A defence briefing note says hundreds of arrangements the military has with allies to share facilities and services are being called into question, and must be reviewed as if they were formal supply contracts.
The arrangements now are subject to a time-consuming procurement process that is tying the department in knots and leaving the military sometimes unable to commit to joint operations internationally.
"Increasingly, Canada is viewed as a challenging partner with which to work," says the note, dated last August, outlining the problem for then deputy minister Richard Fadden.
"Canada often struggles to meet timelines to participate in international co-operative activities. Recently we have [been] excluded from some partnership opportunities due to our inability to commit in a timely fashion to joint efforts."
"This means additional costs will accrue to Canada going it alone."
CBC News obtained the briefing document under the Access to Information Act.
Under scrutiny are several hundred memorandums of understanding, or MOUs, that the Canadian Forces have signed with other militaries to share facilities, such as those on bases, or to jointly acquire goods and services.
These standing arrangements help bind allied forces together, save money and speed the provisioning of joint operations that are often under time pressures.
Net cast wide
But such arrangements have been caught in a wide net cast by Public Works and cabinet to ensure none of the mistakes in the CF-18 file are repeated.
Stung by the auditor general's 2012 report that lambasted the military's opaque process to buy F-35 fighter jets to replace the aging CF-18 fleet, the Harper government launched its own review, which found MOUs were at the heart of the problem.
The military signed three MOUs with the U.S. in 1997, 2002 and 2006 committing Canada in some measure to the new F-35 fighter jets, but had not enlisted Public Works, which vets federal procurements. Public Works got involved only in 2010, as the procurement process fell into disarray.
The finding has forced the military to review many of its other MOUs and send them to Public Works and the Treasury Board for vetting as possible procurement contracts in disguise.

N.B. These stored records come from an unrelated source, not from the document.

--- config.mk ---
export PLATFORM = sky130hd
export DESIGN_NAME = execute_stage_flat
export DESIGN_NICKNAME = d
export VERILOG_FILES = /design/src/core_config.svh /design/src/rv_isa_pkg.sv /design/src/core_ctrl_pkg.sv /design/src/core_stage_if.sv /design/src/execute_stage.sv /design/src/flat_wrapper.sv
export SDC_FILE = /design/constraint.sdc
export NUM_CORES = 1
export LEC_CHECK = 0
export CORE_ASPECT_RATIO = 2
export CORE_UTILIZATION = 31
export DETAILED_ROUTE_END_ITERATION = 7
export DONT_BUFFER_PORTS = 1
export PLACE_DENSITY = 0.56
export SLEW_MARGIN = 20
export SYNTH_ARGS = -nofsm -noshare
export SYNTH_HDL_FRONTEND = slang
export SYNTH_SLANG_ARGS = --single-unit
--- constraint.sdc ---
create_clock -name vclk -period 13.2
set_clock_uncertainty 0.15 [all_clocks]
set_input_delay 2.64 -clock vclk [all_inputs]
set_output_delay 2.64 -clock vclk [all_outputs]
set_load 0.1 [all_outputs]
`config.mk`:
```
export PLATFORM = sky130hd
export DESIGN_NAME = decode_stage_flat
export DESIGN_NICKNAME = d
export VERILOG_FILES = /design/src/core_config.svh /design/src/rv_isa_pkg.sv /design/src/core_ctrl_pkg.sv /design/src/core_stage_if.sv /design/src/decode_stage.sv /design/src/flat_wrapper.sv
export SDC_FILE = /design/constraint.sdc
export NUM_CORES = 2
export LEC_CHECK = 0
export ABC_AREA = 1
export BUFFER_PORTS_ARGS = -buffer_cell sky130_fd_sc_hd__buf_2
export CAP_MARGIN = 30
export CELL_PAD_IN_SITES_DETAIL_PLACEMENT = 1
export CELL_PAD_IN_SITES_GLOBAL_PLACEMENT = 2
export CORE_MARGIN = 2
export CORE_UTILIZATION = 40
export CTS_CLUSTER_DIAMETER = 40
export DETAILED_ROUTE_END_ITERATION = 16
export GPL_TIMING_DRIVEN = 1
export PLACE_DENSITY = 0.93
export REMOVE_ABC_BUFFERS = 1
export SYNTH_ARGS = -nofsm -noshare
export SYNTH_HDL_FRONTEND = slang
export SYNTH_SLANG_ARGS = --single-unit
export TNS_END_PERCENT = 5
```
`constraint.sdc`:
```
create_clock -name clk -period 5.4 [get_ports clk]
set_clock_uncertainty 0.2 [all_clocks]
set_input_delay 1.62 -clock clk [delete_from_list [all_inputs] [get_ports clk]]
set_output_delay 1.62 -clock clk [all_outputs]
set_load 0.02 [all_outputs]
```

'Obviously, there's going to be a lot more work up front.' — Dave Perry, defence analyst
In the six months following a February 2014 directive on the new vetting policy, the Defence Department sent 221 MOUs to Public Works and the Treasury Board for review, creating "administrative complexity," says the document.
The note cites one example, a Canada-U.S. arrangement in which each partner allows the other to use test facilities at reduced costs. The Canadian Forces have used American facilities 112 times since 2002, at a cost of $100 million.
Had the new vetting regime been in place, time-consuming procurement submissions to the Treasury Board would have been required in at least 71 such cases, as sole-source contracts above a certain dollar threshold.
The document does not identify any specific operations abroad that have been affected by the tighter rules. And defence spokeswoman Ashley Lemire did not respond to a series of requests for more details, providing only a general statement about MOUs.
Loss of trust
Dave Perry, senior analyst at the Canadian Defence and Foreign Affairs Institute, said the briefing note indicates the military has lost the trust of Public Works and the Treasury Board. That loss of trust by the centre was a key theme in Perry's study last month on how to repair the defence procurement process.
His study also found that National Defence has understaffed its procurement arm, and he said the new vetting process for MOUs will add further pressures.
"Obviously, there's going to be a lot more work up front," he said in an interview. "What this is doing is pulling everything up and putting it through the same kinds of checks and applications … that a formal procurement would have to do."
Although there may be benefits from the new policy down the road, Perry said, there's a risk it may be capturing too many MOUs.
It "wouldn't be the first instance with a procurement file where there's been an over-correction."
Last week, newly appointed Defence Minister Jason Kenney said he would improve the way military procurements are conducted.
"A working group of ministers will ensure a streamlined and co-ordinated decision-making — and that's not just talk," he told a defence conference in Ottawa.
"I will do everything I can in this office to advance these critical procurement projects."